[Opening INFORMATION SUPPLIED section]
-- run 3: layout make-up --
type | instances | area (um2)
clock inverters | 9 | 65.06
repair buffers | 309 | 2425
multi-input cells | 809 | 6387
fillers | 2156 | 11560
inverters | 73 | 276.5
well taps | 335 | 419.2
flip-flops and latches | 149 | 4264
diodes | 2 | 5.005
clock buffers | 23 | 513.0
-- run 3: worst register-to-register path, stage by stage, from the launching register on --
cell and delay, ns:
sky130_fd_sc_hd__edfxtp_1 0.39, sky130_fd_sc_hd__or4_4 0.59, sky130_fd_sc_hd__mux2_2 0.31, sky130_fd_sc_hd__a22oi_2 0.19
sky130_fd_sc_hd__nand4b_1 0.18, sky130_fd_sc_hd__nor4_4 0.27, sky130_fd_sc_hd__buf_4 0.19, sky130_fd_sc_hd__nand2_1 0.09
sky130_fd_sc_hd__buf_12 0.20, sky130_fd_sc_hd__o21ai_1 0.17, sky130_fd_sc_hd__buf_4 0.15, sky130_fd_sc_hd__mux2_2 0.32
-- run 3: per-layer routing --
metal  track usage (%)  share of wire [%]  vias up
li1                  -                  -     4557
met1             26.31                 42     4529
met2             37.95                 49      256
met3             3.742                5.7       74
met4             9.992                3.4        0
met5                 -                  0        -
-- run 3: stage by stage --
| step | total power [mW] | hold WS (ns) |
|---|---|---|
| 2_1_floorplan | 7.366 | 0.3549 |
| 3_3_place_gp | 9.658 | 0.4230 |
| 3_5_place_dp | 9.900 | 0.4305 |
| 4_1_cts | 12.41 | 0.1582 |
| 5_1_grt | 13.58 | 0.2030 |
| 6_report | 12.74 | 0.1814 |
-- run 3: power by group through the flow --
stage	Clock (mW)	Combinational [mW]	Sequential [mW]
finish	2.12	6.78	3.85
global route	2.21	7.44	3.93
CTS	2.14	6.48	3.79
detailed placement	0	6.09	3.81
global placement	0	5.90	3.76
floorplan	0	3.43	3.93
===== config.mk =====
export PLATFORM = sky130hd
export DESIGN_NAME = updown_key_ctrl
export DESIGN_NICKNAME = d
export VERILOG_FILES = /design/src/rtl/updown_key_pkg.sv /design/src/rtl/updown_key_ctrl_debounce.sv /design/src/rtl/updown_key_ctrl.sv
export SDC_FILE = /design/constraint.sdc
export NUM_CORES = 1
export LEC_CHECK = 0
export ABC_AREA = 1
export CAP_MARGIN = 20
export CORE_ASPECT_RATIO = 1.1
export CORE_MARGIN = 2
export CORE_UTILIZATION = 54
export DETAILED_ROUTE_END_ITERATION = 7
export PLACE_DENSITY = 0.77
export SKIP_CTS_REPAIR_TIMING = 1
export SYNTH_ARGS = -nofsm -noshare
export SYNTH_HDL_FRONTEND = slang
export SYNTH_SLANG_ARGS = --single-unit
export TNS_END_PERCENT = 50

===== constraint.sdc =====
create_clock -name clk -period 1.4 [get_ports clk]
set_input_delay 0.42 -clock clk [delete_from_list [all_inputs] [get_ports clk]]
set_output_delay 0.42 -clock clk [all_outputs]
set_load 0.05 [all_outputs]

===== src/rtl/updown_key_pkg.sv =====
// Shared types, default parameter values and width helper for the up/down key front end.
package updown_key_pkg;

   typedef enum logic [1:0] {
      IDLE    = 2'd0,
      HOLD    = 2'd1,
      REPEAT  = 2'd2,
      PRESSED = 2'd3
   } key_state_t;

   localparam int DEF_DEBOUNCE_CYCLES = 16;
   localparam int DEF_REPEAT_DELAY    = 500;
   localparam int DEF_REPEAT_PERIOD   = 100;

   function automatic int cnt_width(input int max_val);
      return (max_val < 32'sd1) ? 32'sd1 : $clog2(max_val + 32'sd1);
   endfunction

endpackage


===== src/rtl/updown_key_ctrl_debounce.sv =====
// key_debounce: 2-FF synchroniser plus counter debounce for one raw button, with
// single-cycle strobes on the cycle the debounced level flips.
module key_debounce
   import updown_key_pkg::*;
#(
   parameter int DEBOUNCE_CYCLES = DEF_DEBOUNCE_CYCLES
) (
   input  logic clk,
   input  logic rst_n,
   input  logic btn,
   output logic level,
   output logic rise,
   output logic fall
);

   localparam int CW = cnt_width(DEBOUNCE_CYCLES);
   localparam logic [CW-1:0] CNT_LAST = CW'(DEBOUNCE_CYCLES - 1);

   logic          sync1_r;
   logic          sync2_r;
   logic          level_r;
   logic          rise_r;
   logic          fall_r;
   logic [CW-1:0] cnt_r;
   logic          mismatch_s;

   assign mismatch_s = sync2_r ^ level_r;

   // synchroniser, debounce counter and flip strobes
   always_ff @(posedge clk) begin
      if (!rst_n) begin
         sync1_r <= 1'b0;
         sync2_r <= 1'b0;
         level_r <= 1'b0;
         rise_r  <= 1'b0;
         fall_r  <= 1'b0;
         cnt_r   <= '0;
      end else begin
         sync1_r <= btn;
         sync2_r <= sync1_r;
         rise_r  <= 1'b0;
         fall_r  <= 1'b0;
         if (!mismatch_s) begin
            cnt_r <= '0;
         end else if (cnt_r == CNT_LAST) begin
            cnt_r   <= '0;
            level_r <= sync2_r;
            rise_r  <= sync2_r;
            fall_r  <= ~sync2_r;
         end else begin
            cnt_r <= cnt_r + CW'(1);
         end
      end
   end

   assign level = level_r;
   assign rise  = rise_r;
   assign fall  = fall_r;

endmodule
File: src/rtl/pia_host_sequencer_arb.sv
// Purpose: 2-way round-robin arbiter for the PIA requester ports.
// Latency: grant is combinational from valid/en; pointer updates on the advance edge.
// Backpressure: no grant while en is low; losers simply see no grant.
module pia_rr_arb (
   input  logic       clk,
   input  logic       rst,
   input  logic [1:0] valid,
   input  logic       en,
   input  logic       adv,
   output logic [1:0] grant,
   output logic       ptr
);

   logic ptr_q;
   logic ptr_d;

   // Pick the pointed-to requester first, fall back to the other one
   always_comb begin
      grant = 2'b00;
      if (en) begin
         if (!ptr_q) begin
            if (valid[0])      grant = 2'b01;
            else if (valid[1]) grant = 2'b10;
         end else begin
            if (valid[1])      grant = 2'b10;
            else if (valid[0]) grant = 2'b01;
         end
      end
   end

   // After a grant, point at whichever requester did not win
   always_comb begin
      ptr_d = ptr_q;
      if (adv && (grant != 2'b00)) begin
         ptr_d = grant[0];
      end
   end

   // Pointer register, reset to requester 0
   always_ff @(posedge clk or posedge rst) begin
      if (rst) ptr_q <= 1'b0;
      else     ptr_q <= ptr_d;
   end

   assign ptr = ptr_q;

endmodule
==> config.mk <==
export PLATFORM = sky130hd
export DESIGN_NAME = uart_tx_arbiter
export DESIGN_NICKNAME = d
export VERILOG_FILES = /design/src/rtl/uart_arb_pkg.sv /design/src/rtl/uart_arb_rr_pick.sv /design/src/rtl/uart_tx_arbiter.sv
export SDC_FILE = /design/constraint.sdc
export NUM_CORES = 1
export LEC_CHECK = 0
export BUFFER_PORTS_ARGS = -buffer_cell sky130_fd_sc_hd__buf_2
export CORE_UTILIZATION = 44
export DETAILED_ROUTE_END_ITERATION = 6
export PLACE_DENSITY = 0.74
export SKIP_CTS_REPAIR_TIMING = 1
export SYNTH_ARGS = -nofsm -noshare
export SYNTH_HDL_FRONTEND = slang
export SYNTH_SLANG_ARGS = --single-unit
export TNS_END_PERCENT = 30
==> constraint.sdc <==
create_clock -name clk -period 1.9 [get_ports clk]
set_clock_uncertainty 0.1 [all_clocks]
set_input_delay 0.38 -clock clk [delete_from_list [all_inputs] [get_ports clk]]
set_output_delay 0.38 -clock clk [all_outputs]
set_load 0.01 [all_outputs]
[Closing INFORMATION SUPPLIED section]
[Opening INFORMATION SUPPLIED section]
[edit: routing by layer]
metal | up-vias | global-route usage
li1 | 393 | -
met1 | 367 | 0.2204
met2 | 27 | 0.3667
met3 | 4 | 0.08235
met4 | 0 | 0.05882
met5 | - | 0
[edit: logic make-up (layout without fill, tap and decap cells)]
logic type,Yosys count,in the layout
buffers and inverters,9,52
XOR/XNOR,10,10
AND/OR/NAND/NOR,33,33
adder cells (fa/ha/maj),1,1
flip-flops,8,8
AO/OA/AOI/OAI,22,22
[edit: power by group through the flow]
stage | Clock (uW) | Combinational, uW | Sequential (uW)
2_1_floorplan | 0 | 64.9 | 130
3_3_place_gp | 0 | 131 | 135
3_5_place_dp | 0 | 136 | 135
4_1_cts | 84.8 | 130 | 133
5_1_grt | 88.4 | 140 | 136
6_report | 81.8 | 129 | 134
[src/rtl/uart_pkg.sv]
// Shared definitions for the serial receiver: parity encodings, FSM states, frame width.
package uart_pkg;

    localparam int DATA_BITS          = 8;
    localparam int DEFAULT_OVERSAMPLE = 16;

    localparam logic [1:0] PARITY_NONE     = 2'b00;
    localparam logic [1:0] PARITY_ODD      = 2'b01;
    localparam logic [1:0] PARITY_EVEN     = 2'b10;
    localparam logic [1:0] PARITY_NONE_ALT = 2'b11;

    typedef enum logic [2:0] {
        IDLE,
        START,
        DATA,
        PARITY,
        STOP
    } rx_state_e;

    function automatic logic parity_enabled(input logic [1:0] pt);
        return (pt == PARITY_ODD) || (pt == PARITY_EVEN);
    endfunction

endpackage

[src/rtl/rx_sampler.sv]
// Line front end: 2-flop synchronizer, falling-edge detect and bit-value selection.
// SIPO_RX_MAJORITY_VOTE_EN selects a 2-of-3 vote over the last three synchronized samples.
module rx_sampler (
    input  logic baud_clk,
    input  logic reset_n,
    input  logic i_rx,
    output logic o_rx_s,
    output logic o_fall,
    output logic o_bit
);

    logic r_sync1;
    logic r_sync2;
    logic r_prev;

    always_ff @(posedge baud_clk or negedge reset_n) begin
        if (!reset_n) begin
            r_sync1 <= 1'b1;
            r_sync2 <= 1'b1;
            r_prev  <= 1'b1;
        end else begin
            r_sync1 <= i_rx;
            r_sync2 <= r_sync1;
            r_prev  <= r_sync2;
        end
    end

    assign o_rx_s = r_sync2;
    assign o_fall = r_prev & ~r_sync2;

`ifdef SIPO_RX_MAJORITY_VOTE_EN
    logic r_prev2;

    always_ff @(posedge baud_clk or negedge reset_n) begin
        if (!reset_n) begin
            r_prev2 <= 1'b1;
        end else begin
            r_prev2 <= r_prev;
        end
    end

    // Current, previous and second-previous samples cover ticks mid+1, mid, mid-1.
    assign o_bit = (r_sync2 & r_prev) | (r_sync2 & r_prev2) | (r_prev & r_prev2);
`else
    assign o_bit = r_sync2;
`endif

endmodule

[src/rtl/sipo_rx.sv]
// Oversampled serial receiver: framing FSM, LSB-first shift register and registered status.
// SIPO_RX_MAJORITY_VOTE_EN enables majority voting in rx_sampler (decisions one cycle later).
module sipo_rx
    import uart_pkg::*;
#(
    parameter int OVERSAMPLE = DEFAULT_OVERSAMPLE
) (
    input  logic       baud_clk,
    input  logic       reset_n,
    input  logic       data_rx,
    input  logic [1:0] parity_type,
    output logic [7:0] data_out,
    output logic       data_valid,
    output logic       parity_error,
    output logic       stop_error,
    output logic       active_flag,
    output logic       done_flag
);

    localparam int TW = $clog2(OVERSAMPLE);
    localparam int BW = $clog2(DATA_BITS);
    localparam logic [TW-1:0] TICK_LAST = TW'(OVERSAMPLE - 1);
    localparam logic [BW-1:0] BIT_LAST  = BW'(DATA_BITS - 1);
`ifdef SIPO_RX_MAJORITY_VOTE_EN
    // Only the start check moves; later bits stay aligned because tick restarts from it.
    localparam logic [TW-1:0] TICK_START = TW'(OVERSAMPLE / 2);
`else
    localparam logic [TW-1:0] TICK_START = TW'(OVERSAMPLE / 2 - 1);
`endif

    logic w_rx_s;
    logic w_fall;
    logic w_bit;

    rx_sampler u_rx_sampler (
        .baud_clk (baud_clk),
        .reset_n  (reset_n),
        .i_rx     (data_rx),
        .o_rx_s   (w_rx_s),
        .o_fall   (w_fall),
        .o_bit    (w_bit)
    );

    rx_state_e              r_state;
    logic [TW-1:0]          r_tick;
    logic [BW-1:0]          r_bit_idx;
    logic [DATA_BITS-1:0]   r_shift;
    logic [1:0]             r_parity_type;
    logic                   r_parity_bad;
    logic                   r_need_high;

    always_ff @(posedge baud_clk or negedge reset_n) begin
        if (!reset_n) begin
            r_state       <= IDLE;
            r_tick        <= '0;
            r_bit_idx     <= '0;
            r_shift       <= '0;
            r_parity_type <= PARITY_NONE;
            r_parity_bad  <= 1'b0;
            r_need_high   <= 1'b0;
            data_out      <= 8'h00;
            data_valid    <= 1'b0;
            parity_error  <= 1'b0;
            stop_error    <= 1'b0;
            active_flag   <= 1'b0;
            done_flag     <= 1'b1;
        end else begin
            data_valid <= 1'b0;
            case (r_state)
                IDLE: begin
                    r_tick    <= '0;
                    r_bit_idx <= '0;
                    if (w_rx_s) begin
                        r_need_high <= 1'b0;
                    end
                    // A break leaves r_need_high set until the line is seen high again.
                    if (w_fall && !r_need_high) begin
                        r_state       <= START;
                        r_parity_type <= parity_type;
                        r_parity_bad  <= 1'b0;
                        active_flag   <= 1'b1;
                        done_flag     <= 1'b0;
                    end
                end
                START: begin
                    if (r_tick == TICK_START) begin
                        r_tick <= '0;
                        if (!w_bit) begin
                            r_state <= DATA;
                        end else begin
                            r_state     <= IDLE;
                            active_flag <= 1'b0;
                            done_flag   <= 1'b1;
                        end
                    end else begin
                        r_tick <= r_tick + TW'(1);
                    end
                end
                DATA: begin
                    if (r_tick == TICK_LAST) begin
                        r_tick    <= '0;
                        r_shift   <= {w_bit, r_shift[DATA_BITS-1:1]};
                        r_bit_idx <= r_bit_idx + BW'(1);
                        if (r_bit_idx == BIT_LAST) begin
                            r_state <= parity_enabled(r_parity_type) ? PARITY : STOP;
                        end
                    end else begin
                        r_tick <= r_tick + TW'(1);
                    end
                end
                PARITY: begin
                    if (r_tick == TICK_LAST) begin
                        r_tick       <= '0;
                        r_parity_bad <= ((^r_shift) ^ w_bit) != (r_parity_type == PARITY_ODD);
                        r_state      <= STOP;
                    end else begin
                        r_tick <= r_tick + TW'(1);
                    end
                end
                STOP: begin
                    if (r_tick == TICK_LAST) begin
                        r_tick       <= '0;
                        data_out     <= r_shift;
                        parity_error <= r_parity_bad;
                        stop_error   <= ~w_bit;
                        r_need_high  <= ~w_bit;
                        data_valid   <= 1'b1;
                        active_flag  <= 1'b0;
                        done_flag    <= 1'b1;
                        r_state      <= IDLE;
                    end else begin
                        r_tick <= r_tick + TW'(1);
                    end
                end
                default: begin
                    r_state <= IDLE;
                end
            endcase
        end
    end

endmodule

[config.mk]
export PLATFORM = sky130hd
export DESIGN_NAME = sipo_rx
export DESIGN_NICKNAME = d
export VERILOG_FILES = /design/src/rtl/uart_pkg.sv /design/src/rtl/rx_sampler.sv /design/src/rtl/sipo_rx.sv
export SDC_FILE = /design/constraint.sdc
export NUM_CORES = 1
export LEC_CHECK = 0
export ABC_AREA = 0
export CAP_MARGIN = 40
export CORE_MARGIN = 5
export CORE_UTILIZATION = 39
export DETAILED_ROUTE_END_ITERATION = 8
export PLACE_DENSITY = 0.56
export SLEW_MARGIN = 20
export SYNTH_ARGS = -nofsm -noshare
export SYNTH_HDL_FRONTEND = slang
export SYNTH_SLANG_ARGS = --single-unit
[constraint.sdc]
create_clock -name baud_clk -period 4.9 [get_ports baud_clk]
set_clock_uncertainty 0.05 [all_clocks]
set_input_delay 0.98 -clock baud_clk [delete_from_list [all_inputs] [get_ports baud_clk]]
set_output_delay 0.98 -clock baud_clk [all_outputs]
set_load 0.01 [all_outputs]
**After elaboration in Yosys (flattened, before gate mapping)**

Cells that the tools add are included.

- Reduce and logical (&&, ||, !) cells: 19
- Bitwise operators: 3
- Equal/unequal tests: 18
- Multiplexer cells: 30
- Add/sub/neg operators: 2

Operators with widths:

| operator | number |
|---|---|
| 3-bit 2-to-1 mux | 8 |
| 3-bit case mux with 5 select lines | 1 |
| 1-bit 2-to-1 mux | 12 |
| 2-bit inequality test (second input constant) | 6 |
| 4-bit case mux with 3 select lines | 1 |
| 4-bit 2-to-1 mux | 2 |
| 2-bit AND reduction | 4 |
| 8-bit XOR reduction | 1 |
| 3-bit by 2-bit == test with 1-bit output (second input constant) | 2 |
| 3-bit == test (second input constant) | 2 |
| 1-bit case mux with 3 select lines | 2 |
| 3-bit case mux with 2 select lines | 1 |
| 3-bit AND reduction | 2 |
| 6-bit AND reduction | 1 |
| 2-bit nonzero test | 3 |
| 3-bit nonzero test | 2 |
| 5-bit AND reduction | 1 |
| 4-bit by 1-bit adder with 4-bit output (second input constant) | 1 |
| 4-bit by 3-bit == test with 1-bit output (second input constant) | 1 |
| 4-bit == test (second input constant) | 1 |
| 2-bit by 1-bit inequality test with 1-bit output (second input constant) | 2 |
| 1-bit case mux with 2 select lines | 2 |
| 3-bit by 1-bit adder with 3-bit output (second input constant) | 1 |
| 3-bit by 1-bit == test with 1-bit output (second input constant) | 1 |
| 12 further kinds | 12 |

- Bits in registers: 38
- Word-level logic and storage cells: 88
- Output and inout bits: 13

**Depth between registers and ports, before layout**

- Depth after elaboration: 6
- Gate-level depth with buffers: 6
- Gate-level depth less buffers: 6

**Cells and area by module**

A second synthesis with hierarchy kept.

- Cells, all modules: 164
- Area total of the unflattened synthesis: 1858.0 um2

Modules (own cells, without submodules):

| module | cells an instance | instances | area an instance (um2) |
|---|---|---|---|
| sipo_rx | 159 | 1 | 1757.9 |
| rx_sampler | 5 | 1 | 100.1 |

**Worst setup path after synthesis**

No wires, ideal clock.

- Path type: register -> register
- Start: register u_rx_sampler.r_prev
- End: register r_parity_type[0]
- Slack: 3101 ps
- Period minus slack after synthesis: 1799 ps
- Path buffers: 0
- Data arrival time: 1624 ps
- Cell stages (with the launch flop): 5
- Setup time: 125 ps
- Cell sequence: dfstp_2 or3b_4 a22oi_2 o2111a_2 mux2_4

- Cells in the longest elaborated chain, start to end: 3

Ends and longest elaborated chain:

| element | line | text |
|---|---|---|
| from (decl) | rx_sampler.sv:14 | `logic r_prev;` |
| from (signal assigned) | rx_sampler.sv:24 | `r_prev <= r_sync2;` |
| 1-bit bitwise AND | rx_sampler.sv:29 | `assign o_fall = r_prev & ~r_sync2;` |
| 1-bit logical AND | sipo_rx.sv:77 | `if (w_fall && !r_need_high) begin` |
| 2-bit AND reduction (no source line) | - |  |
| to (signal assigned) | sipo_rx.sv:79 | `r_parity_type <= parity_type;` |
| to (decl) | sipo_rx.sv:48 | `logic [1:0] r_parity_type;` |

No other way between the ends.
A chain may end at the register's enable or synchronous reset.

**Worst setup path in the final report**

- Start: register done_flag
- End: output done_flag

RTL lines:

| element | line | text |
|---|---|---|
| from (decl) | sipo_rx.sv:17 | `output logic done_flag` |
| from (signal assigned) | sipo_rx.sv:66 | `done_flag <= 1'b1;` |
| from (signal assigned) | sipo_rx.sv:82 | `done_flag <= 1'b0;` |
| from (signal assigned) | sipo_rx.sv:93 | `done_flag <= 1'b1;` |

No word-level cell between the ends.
[Closing INFORMATION SUPPLIED section]
[Opening INFORMATION SUPPLIED section]
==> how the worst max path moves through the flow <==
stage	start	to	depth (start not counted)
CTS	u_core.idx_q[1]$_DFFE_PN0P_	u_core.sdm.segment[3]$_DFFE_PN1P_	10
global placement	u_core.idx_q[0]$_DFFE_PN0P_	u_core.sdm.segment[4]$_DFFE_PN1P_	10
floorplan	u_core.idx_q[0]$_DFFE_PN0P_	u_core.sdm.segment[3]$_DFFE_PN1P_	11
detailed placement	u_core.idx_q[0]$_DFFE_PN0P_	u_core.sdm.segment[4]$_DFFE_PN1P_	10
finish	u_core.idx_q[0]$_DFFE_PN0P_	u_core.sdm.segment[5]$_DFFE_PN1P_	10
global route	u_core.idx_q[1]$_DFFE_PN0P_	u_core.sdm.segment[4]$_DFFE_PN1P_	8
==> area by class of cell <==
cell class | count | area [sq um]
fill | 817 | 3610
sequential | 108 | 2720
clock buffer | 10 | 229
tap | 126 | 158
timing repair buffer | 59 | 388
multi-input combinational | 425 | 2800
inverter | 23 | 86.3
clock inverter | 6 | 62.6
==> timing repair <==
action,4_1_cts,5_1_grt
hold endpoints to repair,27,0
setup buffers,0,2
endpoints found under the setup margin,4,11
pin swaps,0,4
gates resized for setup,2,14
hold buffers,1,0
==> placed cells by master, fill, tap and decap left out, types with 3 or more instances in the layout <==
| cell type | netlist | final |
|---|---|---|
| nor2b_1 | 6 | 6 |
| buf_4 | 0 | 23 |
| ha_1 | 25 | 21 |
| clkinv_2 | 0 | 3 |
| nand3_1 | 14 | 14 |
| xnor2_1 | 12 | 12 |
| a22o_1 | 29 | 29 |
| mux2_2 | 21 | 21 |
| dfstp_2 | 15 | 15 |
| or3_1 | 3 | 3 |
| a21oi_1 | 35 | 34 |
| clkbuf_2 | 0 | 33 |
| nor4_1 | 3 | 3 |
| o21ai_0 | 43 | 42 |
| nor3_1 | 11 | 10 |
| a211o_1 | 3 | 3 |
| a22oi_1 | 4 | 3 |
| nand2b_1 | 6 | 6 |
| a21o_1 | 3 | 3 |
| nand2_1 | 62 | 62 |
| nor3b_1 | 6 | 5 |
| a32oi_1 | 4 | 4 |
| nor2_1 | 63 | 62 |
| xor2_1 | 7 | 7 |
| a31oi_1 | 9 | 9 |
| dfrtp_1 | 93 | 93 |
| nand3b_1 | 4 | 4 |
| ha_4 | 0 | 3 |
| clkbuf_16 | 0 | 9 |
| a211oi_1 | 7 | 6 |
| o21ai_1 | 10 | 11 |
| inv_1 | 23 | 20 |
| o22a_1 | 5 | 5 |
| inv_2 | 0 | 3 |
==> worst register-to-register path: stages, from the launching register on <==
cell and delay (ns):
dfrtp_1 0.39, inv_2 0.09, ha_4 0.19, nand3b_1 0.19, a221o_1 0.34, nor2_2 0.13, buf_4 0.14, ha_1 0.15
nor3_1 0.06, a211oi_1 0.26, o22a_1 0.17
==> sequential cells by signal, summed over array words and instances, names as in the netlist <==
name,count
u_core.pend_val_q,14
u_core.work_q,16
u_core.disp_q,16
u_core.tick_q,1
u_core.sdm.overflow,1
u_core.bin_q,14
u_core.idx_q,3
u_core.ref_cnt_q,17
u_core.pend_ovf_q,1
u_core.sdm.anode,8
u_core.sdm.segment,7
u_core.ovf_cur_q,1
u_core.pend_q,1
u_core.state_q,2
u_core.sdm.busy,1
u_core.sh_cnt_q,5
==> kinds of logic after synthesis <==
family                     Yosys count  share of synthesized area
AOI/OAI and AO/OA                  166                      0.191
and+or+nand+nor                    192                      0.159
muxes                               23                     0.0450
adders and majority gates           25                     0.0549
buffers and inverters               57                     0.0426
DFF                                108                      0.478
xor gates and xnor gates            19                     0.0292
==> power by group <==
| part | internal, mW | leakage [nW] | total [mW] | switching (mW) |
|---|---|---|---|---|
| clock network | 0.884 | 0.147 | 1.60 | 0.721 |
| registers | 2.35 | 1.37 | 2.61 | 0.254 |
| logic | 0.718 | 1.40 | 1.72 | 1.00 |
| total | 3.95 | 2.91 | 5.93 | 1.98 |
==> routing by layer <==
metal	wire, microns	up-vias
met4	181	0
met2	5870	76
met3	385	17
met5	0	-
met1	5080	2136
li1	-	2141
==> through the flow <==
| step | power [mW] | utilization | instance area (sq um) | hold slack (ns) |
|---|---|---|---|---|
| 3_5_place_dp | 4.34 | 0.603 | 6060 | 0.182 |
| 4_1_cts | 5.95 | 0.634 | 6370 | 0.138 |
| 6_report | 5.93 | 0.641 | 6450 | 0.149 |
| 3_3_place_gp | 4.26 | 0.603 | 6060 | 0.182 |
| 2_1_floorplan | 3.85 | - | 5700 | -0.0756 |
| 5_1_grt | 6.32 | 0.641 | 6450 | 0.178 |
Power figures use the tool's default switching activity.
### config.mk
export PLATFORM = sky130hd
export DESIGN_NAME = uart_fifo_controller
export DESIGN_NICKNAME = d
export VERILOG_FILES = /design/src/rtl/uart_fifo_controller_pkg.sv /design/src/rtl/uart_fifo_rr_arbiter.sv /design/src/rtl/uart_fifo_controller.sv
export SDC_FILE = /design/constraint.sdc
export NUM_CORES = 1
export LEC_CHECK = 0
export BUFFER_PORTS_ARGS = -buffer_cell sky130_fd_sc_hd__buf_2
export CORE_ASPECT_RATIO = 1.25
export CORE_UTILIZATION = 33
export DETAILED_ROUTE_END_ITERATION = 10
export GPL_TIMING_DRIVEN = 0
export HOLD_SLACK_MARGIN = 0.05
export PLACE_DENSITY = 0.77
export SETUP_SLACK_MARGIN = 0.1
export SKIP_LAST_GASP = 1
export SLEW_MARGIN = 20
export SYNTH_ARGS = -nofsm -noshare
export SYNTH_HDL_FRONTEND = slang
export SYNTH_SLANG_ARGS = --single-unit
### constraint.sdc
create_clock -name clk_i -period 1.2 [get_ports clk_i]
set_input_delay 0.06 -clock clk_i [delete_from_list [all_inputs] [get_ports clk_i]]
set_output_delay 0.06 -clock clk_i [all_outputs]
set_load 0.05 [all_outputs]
[Closing INFORMATION SUPPLIED section]
• **REQUIRED ACTION**: Across all the entries, how many lines hold the string "step"? Only the number is needed.

• **ANSWER SECTION**: 2